Ghosn has been arrested after he was accused of under-reporting his salary. He has been fired by Nissan and Mitsibushi whilst the Renault board are still to decide on his fate.
In financial statements that were exposed by a whistleblower, Ghosn has been accused of under-reporting his salary by 5 billion yen ($44.4 million; £34.5 million) over the past five years.
Shares in Nissan fell 5.5%, its lowest level since July 2016, whilst Mitsubishi Motors plunged 6.9%. Renault’s share price fell 3.3% this morning in Paris, adding to yesterday’s 8% fall.
Nissan said in a statement that Ghosn had been “reporting compensation amounts in the Tokyo Stock Exchange securities report that was less than the actual amount, in order to reduce the disclosed amount of Carlos Ghosn’s compensation”.
“Numerous other significant acts of misconduct have been uncovered, such as personal use of company assets, and Kelly’s deep involvement has also been confirmed.”
“Nissan deeply apologises for causing great concern to our shareholders and stakeholders.

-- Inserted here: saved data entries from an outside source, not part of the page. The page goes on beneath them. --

Source: an optimization exercise on an open RTL-to-GDS flow (aim: small area). Production flows keep margins and buffers that such runs may drop.
The RTL was checked by simulation tests, not by an equivalence proof against the original design.
Power figures rest on the tool's default switching activity, not on a simulated workload.

<file path="flow/config.mk">
export PLATFORM = sky130hd
export DESIGN_NAME = optorx_record_stream
export DESIGN_NICKNAME = optorx_record_stream
export VERILOG_FILES = /design/flow/design.v
export SDC_FILE = /design/flow/constraint.sdc
export NUM_CORES = 4
export LEC_CHECK = 0
export CAP_MARGIN = 20
export CORE_MARGIN = 2
export CORE_UTILIZATION = 40
export PLACE_DENSITY = 0.6
export SLEW_MARGIN = 20
</file>
<file path="flow/constraint.sdc">
create_clock -name core_clock -period 6.0 [get_ports {clk}]
set_input_delay 1.2000 -clock core_clock [delete_from_list [all_inputs] [get_ports {clk}]]
set_output_delay 1.2000 -clock core_clock [all_outputs]
set_load 0.01 [all_outputs]
</file>
This design comes from an exercise in tuning for small area, a short achievable clock period and few clock cycles on the open sky130 flow, not from production work. No run shown here included a check of the RTL's function; only the layout flow was run. Power is estimated from default activity; no workload was simulated.

===== flow/run.sh =====
#!/bin/bash
# synth_recipe.tcl (not shown) runs the flow's synth.tcl, then flattens the netlist and writes it again
# the make line also repeats each setting of config.mk as NAME=value (left out here)
make -C /OpenROAD-flow-scripts/flow DESIGN_CONFIG=/design/flow/config.mk WORK_HOME=/design/flow/orfs CLKGATE_MAP_FILE= SYNTH_SCRIPT=/design/flow/synth_recipe.tcl finish

===== flow/config.mk =====
export PLATFORM = sky130hd
export DESIGN_NAME = daly_rx
export DESIGN_NICKNAME = daly_rx
export VERILOG_FILES = /design/flow/design.v
export SDC_FILE = /design/flow/constraint.sdc
export NUM_CORES = 4
export LEC_CHECK = 0
export CAP_MARGIN = 20
export CORE_MARGIN = 2
export CORE_UTILIZATION = 40
export PLACE_DENSITY = 0.6
export SETUP_SLACK_MARGIN = 4.2
export SLEW_MARGIN = 20

===== flow/constraint.sdc =====
create_clock -name core_clock -period 6.5 [get_ports {clk}]
set_input_delay 1.3000 -clock core_clock [delete_from_list [all_inputs] [get_ports {clk}]]
set_output_delay 1.3000 -clock core_clock [all_outputs]
set_load 0.01 [all_outputs]
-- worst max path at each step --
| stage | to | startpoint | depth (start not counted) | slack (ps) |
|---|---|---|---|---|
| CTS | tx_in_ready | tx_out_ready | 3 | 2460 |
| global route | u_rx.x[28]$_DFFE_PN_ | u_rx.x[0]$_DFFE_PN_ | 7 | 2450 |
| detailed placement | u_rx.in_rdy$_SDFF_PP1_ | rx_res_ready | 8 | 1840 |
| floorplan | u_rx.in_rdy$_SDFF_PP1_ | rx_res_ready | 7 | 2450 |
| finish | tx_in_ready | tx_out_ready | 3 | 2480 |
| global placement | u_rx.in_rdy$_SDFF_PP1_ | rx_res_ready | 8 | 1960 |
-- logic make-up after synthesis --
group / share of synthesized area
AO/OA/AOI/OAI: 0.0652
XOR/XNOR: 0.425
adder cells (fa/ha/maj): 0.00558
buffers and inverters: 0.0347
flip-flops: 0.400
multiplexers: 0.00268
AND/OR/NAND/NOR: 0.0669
Source: an optimization exercise on an open RTL-to-GDS flow (aim: small area). Production flows keep margins and buffers that such runs may drop. At most, simulation tests tie the RTL to the original design; equivalence was not proved. Only the layout flow was run in runs 2 to 4; the RTL was not checked for function there. Power and IR drop assume default switching activity.

**config.mk**
```make
export PLATFORM = sky130hd
export DESIGN_NAME = fli_dec
export DESIGN_NICKNAME = fli_dec
export VERILOG_FILES = /design/flow/design.v
export SDC_FILE = /design/flow/constraint.sdc
export NUM_CORES = 4
export LEC_CHECK = 0
export CAP_MARGIN = 20
export CORE_MARGIN = 2
export CORE_UTILIZATION = 40
export SLEW_MARGIN = 20
```
**constraint.sdc**
```tcl
create_clock -name core_clock -period 11.0 [get_ports {clk}]
set_input_delay 2.2000 -clock core_clock [delete_from_list [all_inputs] [get_ports {clk}]]
set_output_delay 2.2000 -clock core_clock [all_outputs]
set_load 0.01 [all_outputs]
```
Context: an optimization exercise on an open-source flow, tuned for small area, a short achievable clock period and few clock cycles per item. The choices shown serve that exercise and are no tape-out recipe. The RTL was checked by simulation tests, not by an equivalence proof against the original design.

===== design/flow/config.mk =====
export PLATFORM = sky130hd
export DESIGN_NAME = had8_mixer
export DESIGN_NICKNAME = had8_mixer
export VERILOG_FILES = /design/flow/design.v
export SDC_FILE = /design/flow/constraint.sdc
export NUM_CORES = 4
export LEC_CHECK = 0
export CAP_MARGIN = 20
export CORE_MARGIN = 2
export CORE_UTILIZATION = 40
export SLEW_MARGIN = 20

===== design/flow/run.sh =====
#!/bin/bash
# synth_recipe.tcl (not shown) runs the flow's synth.tcl, then flattens the netlist and writes it again
# the make line also repeats each setting of config.mk as NAME=value (left out here)
make -C /OpenROAD-flow-scripts/flow DESIGN_CONFIG=/design/flow/config.mk WORK_HOME=/design/flow/orfs CLKGATE_MAP_FILE= SYNTH_SCRIPT=/design/flow/synth_recipe.tcl finish

===== design/flow/constraint.sdc =====
create_clock -name core_clock -period 20.0 [get_ports {clk}]
set_input_delay 4.0000 -clock core_clock [delete_from_list [all_inputs] [get_ports {clk}]]
set_output_delay 4.0000 -clock core_clock [all_outputs]
set_load 0.01 [all_outputs]

===== design/flow/design.v =====
module had8_bf_align (
    input  wire [31:0] a,
    input  wire [31:0] b,
    output wire [64:0] st
);
    wire        sa = a[31];
    wire        sb = b[31];
    wire [30:0] ma = a[30:0];
    wire [30:0] mb = b[30:0];
    wire a_max = &a[30:23];
    wire b_max = &b[30:23];
    wire a_nan = a_max && (a[22:0] != 0);
    wire b_nan = b_max && (b[22:0] != 0);
    wire a_inf = a_max && (a[22:0] == 0);
    wire b_inf = b_max && (b[22:0] == 0);
    wire        swap = mb > ma;
    wire [30:0] big  = swap ? mb : ma;
    wire [30:0] sml  = swap ? ma : mb;
    wire [7:0] ea_e = {a[30:24], a[23] | (a[30:24] == 7'd0)};
    wire [7:0] eb_e = {b[30:24], b[23] | (b[30:24] == 7'd0)};
    wire [8:0] dab  = {1'b0, ea_e} - {1'b0, eb_e};
    wire [8:0] dba  = {1'b0, eb_e} - {1'b0, ea_e};
    wire [7:0] dst  = dab[8] ? dba[7:0] : dab[7:0];
    wire [7:0]  e_big = {big[30:24], big[23] | (big[30:24] == 7'd0)};
    wire [23:0] m_big = {big[30:23] != 0, big[22:0]};
    wire [23:0] m_sml = {sml[30:23] != 0, sml[22:0]};
    wire [54:0] shf = {m_sml, 31'd0} >> dst[4:0];
    wire        far = dst[7:5] != 3'd0;
    wire [26:0] m_sml_x = far ? {26'd0, m_sml != 0} : {shf[54:29], shf[28:0] != 0};
    assign st = {a_nan || b_nan, a_nan || b_nan || (a_inf && b_inf), a_inf || b_inf,
                 sa == sb, sa, swap, e_big, m_big, m_sml_x};
endmodule
module had8_bf_sum (
    input  wire [64:0] st,
    output wire [73:0] q
);
    wire        nan_a   = st[64];
    wire        nan_s   = st[63];
    wire        inf_any = st[62];
    wire        same    = st[61];
    wire        sa      = st[60];
    wire        swap    = st[59];
    wire [7:0]  e_big   = st[58:51];
    wire [23:0] m_big   = st[50:27];
    wire [26:0] m_sml_x = st[26:0];
    wire [26:0] m_big_x = {m_big, 3'b000};
    wire [27:0] sum = {1'b0, m_big_x} + {1'b0, m_sml_x};
    wire [26:0] n_a = sum[27] ? {sum[27:2], sum[1] | sum[0]} : sum[26:0];
    wire [26:0] dif   = m_big_x - m_sml_x;
    wire [7:0]  lim   = e_big - 8'd1;
    wire [26:0] lmask = (lim >= 8'd26) ? 27'd0 : (27'h4000000 >> lim);
    wire [31:0] z32 = {dif | lmask, 5'b11111};
    wire        l16 = (z32[31:16] == 16'd0);
    wire [15:0] w16 = l16 ? z32[15:0] : z32[31:16];
    wire        l8  = (w16[15:8] == 8'd0);
    wire [7:0]  w8  = l8 ? w16[7:0] : w16[15:8];
    wire        l4  = (w8[7:4] == 4'd0);
    wire [3:0]  w4  = l4 ? w8[3:0] : w8[7:4];
    wire        l2  = (w4[3:2] == 2'd0);
    wire [1:0]  w2  = l2 ? w4[1:0] : w4[3:2];
    wire        l1  = !w2[1];
    wire [4:0]  lz  = {l16, l8, l4, l2, l1};
    assign q = {nan_a, nan_s, inf_any, same, sa, sa ^ swap, dif == 27'd0, e_big, lz, dif,
                sum[27], n_a[26:2], n_a[1] | n_a[0]};
endmodule
Source: an optimization exercise on an open RTL-to-GDS flow (aim: small area, a short achievable clock period and few clock cycles per item). Production flows keep margins and buffers that such runs may drop.
Where RTL was checked, it was by simulation tests only, not by an equivalence proof against the original.
For run 2, only the layout was checked, not whether the RTL still works.

==> flow/design.v, too long to show whole: its modules and the start of the top module <==
// module imb_pattern_rom: 1375 lines
// module imb_encoder: 167 lines
module imb_encoder (
    input  wire         clk,
    input  wire         rst,         
    input  wire         in_valid,
    output wire         in_ready,
    input  wire [103:0] in_value,
    output wire         out_valid,
    input  wire         out_ready,
    output wire [129:0] out_bars,    
    output wire [10:0]  out_fcs,
    output wire         out_ovf,     
    output wire         out_err      
);
  // ...
==> flow/run.sh <==
#!/bin/bash
# synth_recipe.tcl (not shown) runs the flow's synth.tcl, then flattens the netlist and writes it again
# the make line also repeats each setting of config.mk as NAME=value (left out here)
make -C /OpenROAD-flow-scripts/flow DESIGN_CONFIG=/design/flow/config.mk WORK_HOME=/design/flow/orfs CLKGATE_MAP_FILE= SYNTH_SCRIPT=/design/flow/synth_recipe.tcl finish
==> flow/config.mk <==
export PLATFORM = sky130hd
export DESIGN_NAME = imb_encoder
export DESIGN_NICKNAME = imb_encoder
export VERILOG_FILES = /design/flow/design.v
export SDC_FILE = /design/flow/constraint.sdc
export NUM_CORES = 4
export LEC_CHECK = 0
export CAP_MARGIN = 20
export CELL_PAD_IN_SITES_DETAIL_PLACEMENT = 2
export CELL_PAD_IN_SITES_GLOBAL_PLACEMENT = 4
export CORE_MARGIN = 2
export CORE_UTILIZATION = 20
export GPL_ROUTABILITY_DRIVEN = 1
export PLACE_DENSITY = 0.3
export SLEW_MARGIN = 20
export SYNTH_MEMORY_MAX_BITS = 32768
==> flow/constraint.sdc <==
create_clock -name core_clock -period 8.0 [get_ports {clk}]
set_input_delay 1.6000 -clock core_clock [delete_from_list [all_inputs] [get_ports {clk}]]
set_output_delay 1.6000 -clock core_clock [all_outputs]
set_load 0.01 [all_outputs]
==> metrics.yaml, run 1 <==
layout:
  sh_seq_area: 0.316
  area_share_clock_buf_inv: 0.0414
  top_register: "pat"
  n_all_inverters: 36
  num-clock-buffers: 57
  drive_gt1_frac: 0.127
  final_common_cell: "nand2_1"
  n_antenna_cell: 11
  multi_input_gates: 2712
  seq_cell_count: 390
global_route:
  grt_use_met2: 0.513
  grt_start_max_net_pins: 86
  grt.busiest_layer: "met2"
  gr-usage-met1: 0.416
floorplan:
  start_util: 0.202
  die_x_um: 390
  top_level_ports: 253
  taps: 1930
  design.core.area_um2: 148000
routing:
  routed_wl_mm: 263
  wl_met1_mm: 105
  wl_met3_mm: 23.0
  highest_layer: "met5"
synth:
  synth-seq-area-share: 0.390
  synth-xor-area-share: 0.0169
  synth_top_area_frac: 0.385
  ys.flop_type: "edfxtp_1"
setup_path:
  crit_chain: "mux4_2 -> mux2_2 -> o21ai_1 -> buf_4 -> ha_2 -> nor2b_1 -> a32oi_1 -> nand2_1 -> nand2_1 -> o221ai_1 -> o311ai_1 -> o211ai_1 -> a311o_1 -> o311ai_1 -> xnor2_1"
  path_delay_family: "compound AO/OA/AOI/OAI gates"
  worstRegToRegCells: 15
sta:
  fin_crit_sh: 0.972
  worstMarginPinSlew_ns: 1.37
  drv_slew: 0
  finalSetupTns_ns: 0
placed_design:
  io_buffers: 252
  pre_cts_ws_ns: 0.267
clocking:
  postCtsSetupRepairBufs: 0
  cts_hold_buf: 0
  clk_pin_slew_ns: 0.05
  cts_made_buffers: 48
  cts_resized: 0
run_status:
  status: "no timing/DRC/antenna violations"
Testbench counts, summed over its fixed seeds: cycles 202,176, items 192.
Source: an optimization exercise on an open RTL-to-GDS flow (aim: small area, a short achievable clock period and few clock cycles per item). Production flows keep margins and buffers that such runs may drop.
Power is estimated from default activity; no workload was simulated.

==> module fds_decoder, before the edit <==
module fds_decoder (
    input  wire        clk,
    input  wire        rst,           
    input  wire [7:0]  cfg_q_t0,      
    input  wire [7:0]  cfg_q_t1,      
    input  wire [7:0]  cfg_q_t2,      
    input  wire [7:0]  cfg_q_t3,      
    input  wire [15:0] cfg_min_gap,   
    input  wire        in_valid,
    output wire        in_ready,
    input  wire [7:0]  in_data,
    output reg         out_valid,
    input  wire        out_ready,
    output reg  [1:0]  out_kind,
    output wire [31:0] out_data,
    output wire [31:0] out_pos
);
    localparam [1:0] K_DATA     = 2'd0;
    localparam [1:0] K_BLOCK_OK = 2'd1;
    localparam [1:0] K_BAD_CRC  = 2'd2;
    localparam [1:0] K_MISMATCH = 2'd3;
    localparam [1:0] P_TYPE = 2'd0, P_DATA = 2'd1, P_CRCLO = 2'd2, P_CRCHI = 2'd3;
    localparam [15:0] CRC_START = 16'h8080;
    function [15:0] crc_bit;
        input [15:0] reg_in;
        input        b;
        reg   [16:0] r;
        begin
            r = {b, reg_in};
            if (r[0]) r = r ^ 17'h10810;
            crc_bit = r[16:1];
        end
    endfunction
    function lt8;
        input [7:0] a;
        input [7:0] b;
        integer i;
        reg r;
        begin
            r = 1'b0;
            for (i = 0; i < 8; i = i + 1)
                r = (!a[i] && b[i]) || (!(a[i] ^ b[i]) && r);
            lt8 = r;
        end
    endfunction
    wire lt0 = lt8(in_data, cfg_q_t0);
    wire lt1 = lt8(in_data, cfg_q_t1);
    wire lt2 = lt8(in_data, cfg_q_t2);
    wire lt3 = lt8(in_data, cfg_q_t3);
    wire [1:0] sym_in = {lt0 || (!lt1 && !lt2), lt0 || (!lt1 && (lt2 || !lt3))};
    reg       q_v0;           
    reg       q_nf;           
    reg [1:0] q_s0, q_s1;     
    assign in_ready = q_nf;
    reg  end_p;               
    wire push = in_valid && q_nf;
    wire can  = !end_p && (!out_valid || out_ready);
    wire pop  = q_v0 && can;
    wire [1:0] s = q_s0;
    always @(posedge clk) begin
        if (!q_v0 || (pop && q_nf)) q_s0 <= sym_in;
        else if (pop)               q_s0 <= q_s1;
        if (q_nf)                   q_s1 <= sym_in;
        if (rst) begin
            q_v0 <= 1'b0;
            q_nf <= 1'b1;
        end else begin
            q_v0 <= push || !q_nf || (q_v0 && !pop);
            q_nf <= !((!q_nf && !pop) || (q_v0 && push && !pop));
        end
    end
    reg        in_block;
    reg        prev;          
    reg [1:0]  phase;         
    reg [2:0]  bitcnt;        
    reg [15:0] cnt;           
    reg [7:0]  sr;            
    reg [7:0]  ob;
    reg [15:0] crc;
    reg [2:0]  exp_type;      
    reg [15:0] size;
    reg [31:0] pos;           
    reg [31:0] e_pos;         
    reg r_end;                
    reg r_mis;
    wire mismatch = r_mis;
    wire two  = prev && (s[0] ^ s[1]);
    wire b0   = prev ? (s == 2'd0) : (s == 2'd1);
    wire b1   = s[1] && !s[0];
    wire npr  = two ? b1 : b0;
    wire cnt_z = (cnt == 16'd0);
    wire cnt_1 = (cnt == 16'd1);
    wire last_bit = (phase == P_CRCHI) && (bitcnt == 3'd7);
    wire take2 = two && !last_bit;
    wire done0 = (bitcnt == 3'd7);
    wire done1 = take2 && (bitcnt == 3'd6);
    wire bdone = done0 || done1;
    wire g0 = !phase[1];
    wire g1 = done0 ? ((phase == P_TYPE && !cnt_z) || (phase == P_DATA && !cnt_1)) : !phase[1];
    wire [15:0] crc1 = crc_bit(crc, b0 & g0);
    wire [15:0] crc2 = crc_bit(crc1, b1 & g1);
    wire [15:0] crc_n = take2 ? crc2 : crc1;
    wire [7:0]  sr_n = take2 ? {b1, b0, sr[7:2]} : {b0, sr[7:1]};
    wire [7:0]  byte_n = done1 ? {b1, b0, sr[7:2]} : {b0, sr[7:1]};
    wire        mis1 = ({b1, b0, sr[7:2]} != {5'd0, exp_type});
    wire        mis0 = ({b0, sr[7:1]} != {5'd0, exp_type});
    wire        mis_n = done1 ? mis1 : mis0;
    reg [15:0] blk_cnt;
    always @* begin
        case (exp_type[1:0])
            2'd1: blk_cnt = 16'd55;
            2'd2: blk_cnt = 16'd1;
            2'd3: blk_cnt = 16'd15;
            default: blk_cnt = size;
        endcase
    end
    wire [15:0] cnt_dec = cnt - 16'd1;
    always @(posedge clk) begin
        if (pop) begin
            if (!in_block) begin
                prev   <= 1'b1;
                phase  <= P_TYPE;
                bitcnt <= 3'd0;
                crc    <= CRC_START;
                e_pos  <= pos;
                if (s == 2'd1 && cnt_z) begin
                    in_block <= 1'b1;
                    cnt      <= blk_cnt;
                end else if (s == 2'd0) begin
                    if (!cnt_z) cnt <= cnt_dec;
                end else begin
                    cnt <= cfg_min_gap;
                end
            end else begin
                prev   <= npr;
                sr     <= sr_n;
                crc[15:8] <= crc_n[15:8];
                crc[7:0]  <= (bdone && phase == P_CRCHI) ? ob : crc_n[7:0];
                bitcnt <= bitcnt + {1'b0, take2, !take2};
                if (bdone) begin
                    ob <= (phase == P_CRCHI) ? crc_n[7:0] : byte_n;
                    case (phase)
                        P_TYPE: phase <= cnt_z ? P_CRCLO : P_DATA;
                        P_DATA: begin
                            cnt <= cnt_dec;
                            if (cnt_1) phase <= P_CRCLO;
                            if (!mismatch && exp_type[1:0] == 2'd3 && cnt[15:2] == 14'd0 && cnt[1])
                                size <= {byte_n, size[15:8]};
                        end
                        P_CRCLO: phase <= P_CRCHI;
                        default: begin
                            in_block <= 1'b0;
                            cnt      <= cfg_min_gap;
                            if (!mismatch)
                                exp_type <= exp_type[2] ? 3'd3 : exp_type + 3'd1;
                        end
                    endcase
                end
            end
        end
        if (rst) begin
            in_block <= 1'b0;
            cnt      <= cfg_min_gap;
            exp_type <= 3'd1;
        end
    end
    always @(posedge clk) begin
        if (rst)
            pos <= 32'd0;
        else if (pop)
            pos <= pos + 32'd1;
    end
    wire rec_n = pop && in_block && bdone &&
                 (phase == P_TYPE || (phase == P_DATA && !mismatch) ||
                  (phase == P_CRCHI && !mismatch));
    wire end_n = rec_n && (phase == P_CRCHI);
    always @(posedge clk) begin
        if (rst) begin
            out_valid <= 1'b0;
            end_p     <= 1'b0;
        end else begin
            end_p <= end_n;
            if ((rec_n && !end_n) || end_p)
                out_valid <= 1'b1;
            else if (out_ready)
                out_valid <= 1'b0;
        end
        if (rec_n) begin
            r_end <= end_n;
            r_mis <= (phase == P_TYPE) && mis_n;
            out_kind <= (phase == P_TYPE && mis_n) ? K_MISMATCH : K_DATA;
        end
        if (end_p)
            out_kind <= ({sr, crc[7:0]} == {crc[15:8], ob}) ? K_BLOCK_OK : K_BAD_CRC;
    end
    assign out_data[7:0]   = ob;
    assign out_data[15:8]  = ({8{r_end}} & crc[15:8]) | ({8{r_mis}} & {5'd0, exp_type});
    assign out_data[31:16] = {16{r_end}} & {sr, crc[7:0]};
    assign out_pos = e_pos;
endmodule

We will continue our work to identify our governance and compliance issues, and to take appropriate measures.”
Anna Nicholls, who is an analyst at the Economist Intelligence Unit, said: “The ousting of Carlos Ghosn is not only shocking in itself, but it also brings to a head a question that has long hung over the alliance – how it will survive his departure.”
“The strong bond between the French and Japanese carmakers depends partly on cross-shareholdings but even more on Ghosn’s huge personal influence,” she added.
Shares in Nissan (TYO: 7201) are trading -5.45%, Renault (EPA: RNO) shares are currently -1.73% and shares in Mitsibushi (TYO: 8058) are trading +1.49%.